The Big Wedding

the big weddingWith stars like Robert De Niro, Diane Keaton, Susan Sarandon, Katherine Heigl, Amanda Seyfried, Topher Grace, Robin Williams, and Christine Ebersole, The Big Wedding has managed to assemble quite the guest list. Unfortunately, the movie is a little too reliant on the names of its cast – and a little less so on the actual plot – for it to be all that enjoyable. You have to wonder how writer/director Justin Zackham (writer of The Bucket List) managed to convince this all-star cast to join forces for this ensemble comedy that doesn’t quite manage to hit all of the right notes. It attempts to be funny and raunchy, as well as endearing when necessary, though it results in an hour and a half of trying-too-hard farce.

Based on the French movie Mon Frère se Marie, The Big Wedding is about one extended family’s attempt to get through a weekend wedding without a hitch, despite disaster looming ahead. Alejandro and Missy (Ben Barnes and Amanda Seyfried) are about to get married, though Missy’s parents (Christine Ebersole and David Rasche) are having second thoughts due to Alejandro’s Columbian origin. As a child, he was adopted by Ellie and Don (Diane Keaton and Robert De Niro.) They have since divorced, leaving Don free to date Ellie’s best friend Bebe (Susan Sarandon). When Alejandro’s devoutly religious birth mother (Patricia Rae) comes from Columbia for the wedding, he doesn’t have the heart to tell her his adoptive parents have been divorced for years. Instead, he enlists his parents to bury the hatchet and pretend to still be happily married, casting Bebe to the background. Robin Williams makes a few appearances throughout as their wacky priest, who may not be as religious as Alejandro’s mother would like him to be.

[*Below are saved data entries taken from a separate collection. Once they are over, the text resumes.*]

What follows belongs to an exercise in optimizing a design on an open flow for small area and few clock cycles per item; a production flow would make more cautious choices. Function was checked by simulation only, so behaviour that the tests miss may differ from the original.

**flow/config.mk**
```make
export PLATFORM = sky130hd
export DESIGN_NAME = bfp_decomp
export DESIGN_NICKNAME = bfp_decomp
export VERILOG_FILES = /design/flow/design.v
export SDC_FILE = /design/flow/constraint.sdc
export NUM_CORES = 4
export LEC_CHECK = 0
export ABC_AREA = 1
export CAP_MARGIN = 20
export CORE_MARGIN = 2
export CORE_UTILIZATION = 40
export SLEW_MARGIN = 20
```
**flow/constraint.sdc**
```tcl
create_clock -name core_clock -period 8.0 [get_ports {clk}]
set_input_delay 1.6000 -clock core_clock [delete_from_list [all_inputs] [get_ports {clk}]]
set_output_delay 1.6000 -clock core_clock [all_outputs]
set_load 0.01 [all_outputs]
```
**flow/design.v**
```verilog
package bfp_pkg;
  localparam logic [3:0] COMP_METH_BFP = 4'd1;
  localparam int         RB_SAMPLES    = 24;
  localparam int         BEATS_PER_RB  = 6;
  function automatic logic [63:0] byte_reverse(input logic [63:0] d);
    for (int i = 0; i < 8; i++) byte_reverse[8*i +: 8] = d[56-8*i +: 8];
  endfunction
endpackage
module bfp_decomp (
  input  logic        clk,
  input  logic        rst,
  input  logic [63:0] s_axis_tdata,
  input  logic [7:0]  s_axis_tkeep,
  input  logic        s_axis_tvalid,
  output logic        s_axis_tready,
  input  logic        s_axis_tlast,
  input  logic [31:0] s_axis_tuser,
  output logic [63:0] m_axis_tdata,
  output logic [7:0]  m_axis_tkeep,
  output logic        m_axis_tvalid,
  output logic        m_axis_tlast,
  output logic [31:0] m_axis_tuser,
  input  logic [3:0]  ctrl_ud_comp_meth,
  input  logic [3:0]  ctrl_ud_iq_width
);
  logic        in_pkt_q, last_in_q, bfp_q, expd_q;
  logic [3:0]  iqw_q, exp_q;
  logic [2:0]  k_q;           
  logic [3:0]  r_q;           
  logic [6:0]  sh_q;          
  logic [63:0] beat_q;        
  logic        bfp, k5, xneed, acc, ext, exp_only, take_x, nx, eop, lastseen, rb_left;
  logic        fits_s, fits_x, want_acc;
  logic [3:0]  iqw, e, e_x, e_nxt, r_nxt;
  logic [4:0]  w, avail, cons, rem, rem_s;
  logic [4:0]  xa;            
  logic [6:0]  sh;
  logic [63:0] din;
  logic [126:0] cat;
  logic [63:0] v;
  logic [15:0] lo_keep, hi_fill, sg_sel;
  logic [3:0][15:0] smp;
  logic        unused_ok;
  assign unused_ok    = &{1'b0, s_axis_tkeep, beat_q[63]};
  assign m_axis_tkeep = 8'hFF;
  assign din = bfp_pkg::byte_reverse(s_axis_tdata);
  assign cat = {beat_q[62:0], din};
  assign bfp  = in_pkt_q ? bfp_q : ((ctrl_ud_comp_meth == bfp_pkg::COMP_METH_BFP) &&
                                    (ctrl_ud_iq_width != 4'd0));
  assign iqw  = in_pkt_q ? iqw_q : ctrl_ud_iq_width;
  assign w    = bfp ? {1'b0, iqw} : 5'd16;
  assign k5   = (k_q == 3'd5);
  assign xneed = bfp && (k_q == 3'd0) && !expd_q;
  assign want_acc = !in_pkt_q ? 1'b1 :
                    last_in_q ? 1'b0 :
                    !bfp      ? 1'b1 :
                    xneed     ? (r_q < 4'd2) :
                                ({1'b0, r_q} < w + (k5 ? 5'd2 : 5'd0));
  assign s_axis_tready = want_acc;
  assign acc      = s_axis_tvalid && want_acc;
  assign avail    = {1'b0, r_q} + (acc ? 5'd16 : 5'd0);
  assign exp_only = xneed && (in_pkt_q ? (avail >= 5'd2) : (acc && iqw == 4'd15));
  assign fits_s   = avail >= w;
  assign ext      = !bfp ? acc :
                    xneed ? (!in_pkt_q && acc && iqw != 4'd15) :
                            fits_s;
  assign rem_s    = avail - w;                  
  assign lastseen = last_in_q || (acc && s_axis_tlast);
  assign rb_left  = (iqw == 4'd1) ? (rem_s >= 5'd8) :
                    (iqw == 4'd2) ? (rem_s >= 5'd14) : 1'b0;
  assign nx       = !lastseen || rb_left;
  assign fits_x   = rem_s >= 5'd2;
  assign take_x   = bfp && !xneed && k5 && ext && nx && fits_x;
  assign eop      = ext && (bfp ? (k5 && !nx) : s_axis_tlast);
  assign cons     = !bfp     ? 5'd16 :
                    exp_only ? 5'd2 :
                    xneed    ? w + 5'd2 :
                               w + (take_x ? 5'd2 : 5'd0);
  assign rem      = avail - cons;
  assign r_nxt    = (ext || exp_only) ? rem[3:0] : r_q;
  assign xa = 5'd16 - {1'b0, r_q} + (k5 ? w : 5'd0);
  always_comb begin
    logic [123:0] s;
    s = cat[123:0];
    for (int k = 4; k >= 0; k--) if (xa[k]) s = s << (4 << k);
    e_x = s[123:120];
  end
  assign e  = !bfp ? 4'd0 : in_pkt_q ? exp_q : din[59:56];
  assign sh = in_pkt_q ? sh_q : bfp ? (7'd71 + {2'b0, w} + {3'b0, e}) : 7'd79;
  assign e_nxt = (exp_only || take_x) ? e_x : e;
  always_comb begin
    logic [142:0] s;
    s = {16'd0, cat};
    for (int k = 6; k >= 0; k--) if (sh[k]) s = s << (1 << k);
    v = s[142:79];
  end
  always_comb begin
    for (int j = 0; j < 16; j++) begin
      lo_keep[j] = (5'(j) >= {1'b0, e});
      hi_fill[j] = (6'(j) >= {2'b0, e} + {1'b0, w});
      sg_sel[j]  = (6'(j) + 6'd1 == {2'b0, e} + {1'b0, w});
    end
  end
  always_comb begin
    for (int i = 0; i < 4; i++) begin
      logic [63:0] s;
      logic [15:0] f;
      logic        sg;
      s = v;
      for (int k = 3; k >= 0; k--) if (iqw[k]) s = s << (i << k);
      f  = (bfp || i == 0) ? s[63:48] : din[63-16*i -: 16];
      sg = |(f & sg_sel);
      for (int j = 0; j < 16; j++)
        smp[i][j] = lo_keep[j] & (hi_fill[j] ? sg : f[j]);
    end
  end
  always_ff @(posedge clk or posedge rst) begin
    if (rst) begin
      in_pkt_q      <= 1'b0;
      last_in_q     <= 1'b0;
      expd_q        <= 1'b0;
      k_q           <= '0;
      r_q           <= '0;
      m_axis_tvalid <= 1'b0;
      m_axis_tlast  <= 1'b0;
    end else begin
      m_axis_tvalid <= ext;
      m_axis_tlast  <= eop;
      if (acc) in_pkt_q <= 1'b1;
      if (acc && s_axis_tlast) last_in_q <= 1'b1;
      if (exp_only || take_x) expd_q <= 1'b1;
      else if (ext) expd_q <= 1'b0;
      if (ext) k_q <= k5 ? 3'd0 : k_q + 3'd1;
      r_q <= r_nxt;
      if (eop) begin
        in_pkt_q  <= 1'b0;
        last_in_q <= 1'b0;
        expd_q    <= 1'b0;
        k_q       <= '0;
        r_q       <= '0;
      end
    end
  end
  always_ff @(posedge clk) begin
    if (acc && !in_pkt_q) begin
      bfp_q        <= bfp;
      iqw_q        <= iqw;
      m_axis_tuser <= s_axis_tuser;
    end
    exp_q <= e_nxt;
    sh_q  <= 7'd63 - {1'b0, r_nxt, 2'b00} + {2'b0, w} + {3'b0, e_nxt};
    if (acc) beat_q <= din;
    m_axis_tdata <= bfp_pkg::byte_reverse({smp[0], smp[1], smp[2], smp[3]});
  end
endmodule
```
**flow/run.sh**
```bash
#!/bin/bash
# synth_recipe.tcl (not shown) runs the flow's synth.tcl, then flattens the netlist and writes it again
# the make line also repeats each setting of config.mk as NAME=value (left out here)
make -C /OpenROAD-flow-scripts/flow DESIGN_CONFIG=/design/flow/config.mk WORK_HOME=/design/flow/orfs CLKGATE_MAP_FILE= SYNTH_SCRIPT=/design/flow/synth_recipe.tcl finish
```
==> metrics.yaml <==
tightestPinTransition_ns: 1.07
hold_path.class: "flop to flop"
grtUsageTotal: 0.406
multi_input_comb_area_um2: 12700
slew_violations: 0
synth_top_area_frac: 0.252
critPathRequiredTime_ns: 8.39
die_y_um: 223
boundaryPins: 223
cp_max_fo: 43
cts_tree: "done"
syn_area_per_cell_um2: 5.97
cts_inserted_buffers: 17
drive_above_1_share: 0.0856
outcome: "finished clean"
first_pass_iters: 9
cp.arrival_ns: 8.04
max_cap_violations: 0
antenna_found_initial: 0
grt_start_max_net_pins: 113
first_global_vias: 22779
yosysWarnings: 1
synth_cell_types: 50
wl_per_cell_um: 25.4
synth.top_cells.by_area: "nand3_1 (25%), nand2_1 (18%), edfxtp_1 (16%), dfxtp_1 (7.8%), o21ai_0 (4.1%)"
viasPerCell: 6.19
syn_to_final_growth_pct: 22.4
startpoint_type: "input port"
die_x_um: 223
max_freq_ghz: 0.131
synth_area_um2: 19200
worst_slack_ns: 0.345
syn_inst: 3221
wl_mm: 103
finalCritPeriodShare: 0.957
hpwl_mm: 81.4
drtAntennaViolNets: 0
clock_sinks: 187
yosys-top-cells-count: "nand3_1 (966), nand2_1 (941), inv_1 (209), o21ai_0 (157), nor2_1 (141)"
cpMostUsedCell: "nand2_1"
slowest_delay_ns: 0.42
hold_viol_final: 0
grt_use_met2: 0.610
dieArea_um2: 49800
final.fill_count: 4967
clock_latency_ns: 0.47
drc: 0
synth.most_common_cell: "nand3_1"
path_class: "input port to flop"
cts-root-buf: "clkbuf_16"
core_um2: 47500
dr.first_iter.drc_count: 3937
grt_pass1_wl_mm: 149
start_util: 0.404
synthArstFlopShare: 0.0642
path_clk_slew_ns: 0.08
row_count: 80
ff_latch_area_um2: 4810
critPathCaptureType: "flop"
ys.flop_type: "edfxtp_1"
ys_ff_latch: 187
relSlewSlack: 0.289
reg2reg_depth: 36
use_met3: 0.0926
whs_ns: 0.561
vias: 25132
max-clock-path-buffers: 2
nNetsFinal: 3595
synth-seq-area-share: 0.250
hold_depth: 2
grt-ovfl-total: 0
worst_path_max_delay_cell: "clkdlybuf4s50_1"
post-cts-setup-buffers: 0
setup_violations: 0
top_usage_layer: "met2"
grt_use_met1: 0.535
port-buffer-count: 206
dp_slack_ns: -0.246
antenna_cells: 0
cts_max_level: 4
synth_edf_count: 100
period_needed_ns: 7.66
place.gp.congestion: 1.05
yosys.area.top_type: "nand3_1"
worst_clock_skew_ns: 0.00930
## cell usage in the layout (no fill, tap or decap), types with 8 or more instances in the layout
cell type        instances
clkbuf_16               17
edfxtp_1               100
clkdlybuf4s50_1        206
nor2_4                   8
buf_12                  19
nand3_1                966
o22ai_1                 13
o21ai_0                156
nand4_1                 89
or2_2                   14
o211ai_1                20
buf_4                  175
nor3_1                   8
ha_1                    37
nand3_2                 10
nor2_1                 137
a21oi_1                 98
inv_2                   11
inv_1                  206
dfrtp_1                 11
o2111ai_1               11
conb_1                   8
nand3b_1                12
nand2_1                937
fa_1                     8
dfxtp_1                 75
## metal layers
layer,up-vias,share of wire
met5,-,0
met4,0,0.068
met3,257,0.11
met2,1626,0.42
met1,11803,0.39
li1,11446,-
## timing repair
item / in CTS / in global routing
hold buffers: 0 / 0
resized for setup: 0 / 8
setup endpoints to repair: 0 / 36
## cell type report
class                      count  share of cell area
multi-input combinational   2603               0.541
sequential                   187               0.204
timing repair buffer         400               0.160
inverter                     225              0.0360
tap                          615              0.0327
clock buffer                  18              0.0182
clock inverter                14             0.00819
## metrics by stage
stage / cells / setup TNS [ns] / cell area (um^2) / util
global placement: 4029 / -0.530 / 22900 / 0.481
global route: 4062 / -0.0981 / 23500 / 0.495
floorplan: 3228 / 0 / 19300 / -
detailed placement: 4029 / -1.45 / 22900 / 0.481
finish: 4062 / 0 / 23500 / 0.495
CTS: 4061 / 0 / 23500 / 0.494
## registers in the layout, indices dropped and copies added (netlist names)
signal         flops
in_pkt_q           1
last_in_q          1
m_axis_tvalid      1
iqw_q              4
r_q                4
exp_q              4
m_axis_tuser      32
sh_q               7
k_q                3
m_axis_tlast       1
m_axis_tdata      64
beat_q            63
bfp_q              1
expd_q             1
## worst paths after layout
kind                                           from                to  slack (ns)
min in group asynchronous                       rst      m_axis_tlast        1.43
worst max-delay path            ctrl_ud_iq_width[2]  m_axis_tdata[59]        0.34
worst min register to register               expd_q            expd_q        0.56
max in group asynchronous                       rst          in_pkt_q        6.25
worst max register to register             in_pkt_q  m_axis_tdata[59]        1.19
worst min-delay path                         expd_q            expd_q        0.56
## cells by family (layout without fill, tap and decap cells)
group	after synthesis	after routing	synth area share
buf+inv	438	657	0.0959
xor+xnor	15	15	0.00683
flops	187	187	0.250
fa+ha+maj	45	45	0.0324
other cells	1	8	0.000195
compound gates	338	338	0.0991
simple gates	2196	2196	0.515
mux	1	1	0.000586
## critical path: cells and delay by family
kind,cells,cell delay (ns)
simple gates,27,3.61
compound gates,3,0.44
buf+inv,11,1.81
fa+ha+maj,2,0.54
Testbench counts, summed over its fixed seeds: cycles 10,627, items 10,579.

## re-timing with driven ports
The results above use ideal ports. As a check the final layout listed here was re-extracted and re-timed, cells and wires unchanged. Step 1: set_driving_cell puts a clkbuf_16 on clk and a buf_2 on each other input, an assumption about the parent block. Step 2 also shifts input and output timing later by t, the mid clock arrival at the registers, as if the neighbouring blocks saw the same clock. Slacks: ideal / step 1 / step 2; pairs: ideal / step 1.
t, ns: 0.520
slack for setup (ns): 0.345 / 0.372 / -0.149
worst setup path at the end: input to register
worst data-port slew with drivers (ns): 0.04
Met with ideal ports but missed after step 2: setup timing in this run. For this run, drivers alone change the setup slack by +0.027 ns; drivers and shift together by -0.494 ns.
This design comes from an exercise in tuning for small area and a short achievable clock period on the open sky130 flow, not from production work.
Where RTL was checked, it was by simulation tests only, not by an equivalence proof against the original.
Power figures rest on the tool's default switching activity, not on a simulated workload.

==> inputs of maple <==
Design wallace_mul, start of the top module:
module wallace_mul
(
    input  logic                          clk,
    input  logic                          arst_n,
    input  logic                          in_valid,
    input  logic [mul_pkg::OPERAND_W-1:0] a,
    input  logic [mul_pkg::OPERAND_W-1:0] b,
    output logic                          out_valid,
    output logic [mul_pkg::PRODUCT_W-1:0] product
);
    wire [31:0] a_q, b_q;
    wire bo0;
    wire bt0;
    wire bn0;
    wire pp0_0;
    wire pp0_1;
    wire pp0_2;
    wire pp0_3;
    wire pp0_4;
    wire pp0_5;
    wire pp0_6;
    wire pp0_7;
    wire pp0_8;
    wire pp0_9;
    wire pp0_10;
    wire pp0_11;
    wire pp0_12;
    wire pp0_13;
    wire pp0_14;
    wire pp0_15;
    wire pp0_16;
    wire pp0_17;
    wire pp0_18;
    wire pp0_19;
    wire pp0_20;
    wire pp0_21;
    wire pp0_22;
    wire pp0_23;
    wire pp0_24;
    wire pp0_25;
    wire pp0_26;
    wire pp0_27;
    wire pp0_28;
    wire pp0_29;
    wire pp0_30;
    wire pp0_31;
    wire pp0_32;
    wire bnn0;
    wire bo1;
    wire bt1;
    wire bn1;
    wire pp1_0;
    wire pp1_1;
    wire pp1_2;
    wire pp1_3;
    wire pp1_4;
    wire pp1_5;
    wire pp1_6;
    wire pp1_7;
    wire pp1_8;
    wire pp1_9;
    wire pp1_10;
    wire pp1_11;
    wire pp1_12;
    wire pp1_13;
    wire pp1_14;
    wire pp1_15;
    wire pp1_16;
    wire pp1_17;
    wire pp1_18;
    wire pp1_19;
    wire pp1_20;
    wire pp1_21;
    wire pp1_22;
    wire pp1_23;
    wire pp1_24;
    wire pp1_25;
    wire pp1_26;
    wire pp1_27;
    wire pp1_28;
    wire pp1_29;
    wire pp1_30;
    wire pp1_31;
    wire pp1_32;
    wire bnn1;
    wire bo2;
    wire bt2;
    wire bn2;
    wire pp2_0;
    wire pp2_1;
    wire pp2_2;
    wire pp2_3;
    wire pp2_4;
    wire pp2_5;
    wire pp2_6;
    wire pp2_7;
    wire pp2_8;
    wire pp2_9;
    wire pp2_10;
    wire pp2_11;
    wire pp2_12;
    wire pp2_13;
    wire pp2_14;
    wire pp2_15;
    wire pp2_16;
    wire pp2_17;
    wire pp2_18;
    wire pp2_19;
    wire pp2_20;
    wire pp2_21;
    wire pp2_22;
    wire pp2_23;
    wire pp2_24;
    wire pp2_25;
    wire pp2_26;
    wire pp2_27;
    wire pp2_28;
    wire pp2_29;
    wire pp2_30;
    wire pp2_31;
    wire pp2_32;
    wire bnn2;
    wire bo3;
    wire bt3;
    wire bn3;
    wire pp3_0;
  ...
export LEC_CHECK = 0
export ABC_AREA = 1
export CAP_MARGIN = 20
export CORE_MARGIN = 2
export CORE_UTILIZATION = 40
export SETUP_SLACK_MARGIN = 2.5
export SLEW_MARGIN = 20
export SYNTH_HIERARCHICAL = 1
create_clock -name core_clock -period 5.7 [get_ports {clk}]
standard.sh (not shown) runs the stock make flow with config.mk's settings and CLKGATE_MAP_FILE= SYNTH_SCRIPT=/design/flow/synth_recipe.tcl, a recipe that flattens the netlist after the stock synthesis.
==> flow/flow/run.sh <==
#!/bin/bash
set -e
export BUFFER_PORTS_ARGS="-buffer_cell sky130_fd_sc_hd__buf_4"
bash standard.sh > standard.log 2>&1
==> yarrow: changes against maple <==
==> flow/run.sh (new file) <==
#!/bin/bash
# synth_recipe.tcl (not shown) runs the flow's synth.tcl, then flattens the netlist and writes it again
# the make line also repeats each setting of config.mk as NAME=value (left out here)
make -C /OpenROAD-flow-scripts/flow DESIGN_CONFIG=/design/flow/config.mk WORK_HOME=/design/flow/orfs CLKGATE_MAP_FILE= SYNTH_SCRIPT=/design/flow/synth_recipe.tcl finish
SLEW_MARGIN = 80   (was 20)
removed: flow/flow/run.sh
removed: flow/standard.sh
==> ember: changes against maple <==
==> flow/run.sh (new file) <==
#!/bin/bash
# synth_recipe.tcl (not shown) runs the flow's synth.tcl, then flattens the netlist and writes it again
# the make line also repeats each setting of config.mk as NAME=value (left out here)
make -C /OpenROAD-flow-scripts/flow DESIGN_CONFIG=/design/flow/config.mk WORK_HOME=/design/flow/orfs CLKGATE_MAP_FILE= SYNTH_SCRIPT=/design/flow/synth_recipe.tcl finish
removed: flow/flow/run.sh
removed: flow/standard.sh
==> results.py <==
metrics = {
    "detailed_routing": {
        "met2_length_microns": 52100,
        "vias": 24700,
    },
    "clocking": {
        "post_cts_resize_count": 31,
        "clock_latency_ps": 670,
    },
    "power": {
        "ir_drop_uv": 318,
        "clock_power_share_pct": 16.5,
        "pwr_density_cell_nw_per_um2": 629,
        "p_int_uw": 13900,
    },
    "global_route": {
        "grt_pass1_wl_microns": 170000,
    },
    "layout": {
        "fin_cells": 4503,
        "antennaDiodeCount": 0,
    },
    "setup_path": {
        "startpoint": "b[13]",
    },
    "run_status": {
        "status": "no timing/DRC/antenna violations",
    },
}
Source of the figures above: maple
Source: an optimization exercise on an open RTL-to-GDS flow (aim: small area, a short achievable clock period and few clock cycles per item). Production flows keep margins and buffers that such runs may drop.
Function was checked by simulation only, so behaviour that the tests miss may differ from the original.

## flow/design.v (module list and top-level ports; edited modules follow where they fit)
// module ppid_add: 30 lines
// module ppid_ytree: 1304 lines
// module ppid_ktree: 393 lines
// module ppid_core: 64 lines
// module positional_pid_antiwindup: 233 lines
module positional_pid_antiwindup
#(
  parameter int DATA_WIDTH     = DATA_WIDTH_DEF,
  parameter int GAIN_FRAC_BITS = GAIN_FRAC_BITS_DEF
) (
  input  logic                  clk,
  input  logic                  rst_n,
  input  logic                  cfg_we,
  input  logic [REG_IDX_W-1:0]  cfg_idx,
  input  logic [GAIN_W-1:0]     cfg_wdata,
  input  logic                  in_valid,
  output logic                  in_ready,
  input  logic [DATA_WIDTH-1:0] error_in,
  input  logic [DATA_WIDTH-1:0] target_in,
  input  logic [DATA_WIDTH-1:0] out_limit,
  output logic                  out_valid,
  input  logic                  out_ready,
  output logic [OUT_W-1:0]      control_out
);
  // ...
==> flow/flow/run.sh <==
#!/bin/bash
# The standard layout, with the full-adder mapping step turned off so ABC
# maps the adder trees itself (the platform's fa/ha cells are slow), and
# timing repair aimed at a setup slack margin, so that repair works on the
# paths that set the achieved period.
set -euo pipefail
bash standard.sh ADDER_MAP_FILE= SETUP_SLACK_MARGIN=8.0 finish > standard_flow.log 2>&1
==> flow/standard.sh <==
#!/bin/bash
# synth_recipe.tcl (not shown) runs the flow's synth.tcl, then flattens the netlist and writes it again
# the make line also repeats each setting of config.mk as NAME=value (left out here)
make -C /OpenROAD-flow-scripts/flow DESIGN_CONFIG=/design/flow/config.mk WORK_HOME=/design/flow/orfs CLKGATE_MAP_FILE= SYNTH_SCRIPT=/design/flow/synth_recipe.tcl "${@:-finish}"
==> flow/config.mk <==
export PLATFORM = sky130hd
export DESIGN_NAME = positional_pid_antiwindup
export DESIGN_NICKNAME = positional_pid_antiwindup
export VERILOG_FILES = /design/flow/design.v
export SDC_FILE = /design/flow/constraint.sdc
export NUM_CORES = 4
export LEC_CHECK = 0
export ABC_AREA = 1
export ABC_CLOCK_PERIOD_IN_PS = 3500
export CAP_MARGIN = 20
export CORE_MARGIN = 2
export CORE_UTILIZATION = 55
export CTS_BUF_LIST = sky130_fd_sc_hd__clkbuf_4 sky130_fd_sc_hd__clkbuf_8
export SLEW_MARGIN = 20
==> flow/constraint.sdc <==
create_clock -name core_clock -period 12.0 [get_ports {clk}]
set_input_delay 2.4000 -clock core_clock [delete_from_list [all_inputs] [get_ports {clk}]]
set_output_delay 2.4000 -clock core_clock [all_outputs]
set_load 0.01 [all_outputs]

To make matters worse, Ellie and Don’s biological children, Lyla and Jared, (Katherine Heigl and Topher Grace) each have secrets of their own. Lyla has just broken up with her long-term boyfriend after a few attempts at unsuccessful in vitro fertilization. She now gets dizzy when seeing children and is constantly nauseous. Jared is a 29 year-old-virgin waiting for true love, though he is having second thoughts. These second thoughts worsen when he meets Alejandro’s gorgeous birth sister, Nuria (Ana Ayora). While everyone tries so desperately to hold on to their own secrets, things inevitably start to unravel. Fueled by alcohol and sexual escapades, the characters enter into implausibly farcical situations.

Though the ingredients for a good farce are there, the film still takes too long to move from one point to the next, and manages to feel longer than it actually is. It elicits a few laughs, but could have been packed with more. The actors do a good enough job with the limited characters they are given. The characters all feel like superficial stereotypes, rather than fleshed-out human beings. I will say, though, that people looking for mindless summer entertainment – along the same vein as films Valentine’s Day and New Year’s Eve – will probably enjoy the film more than I did.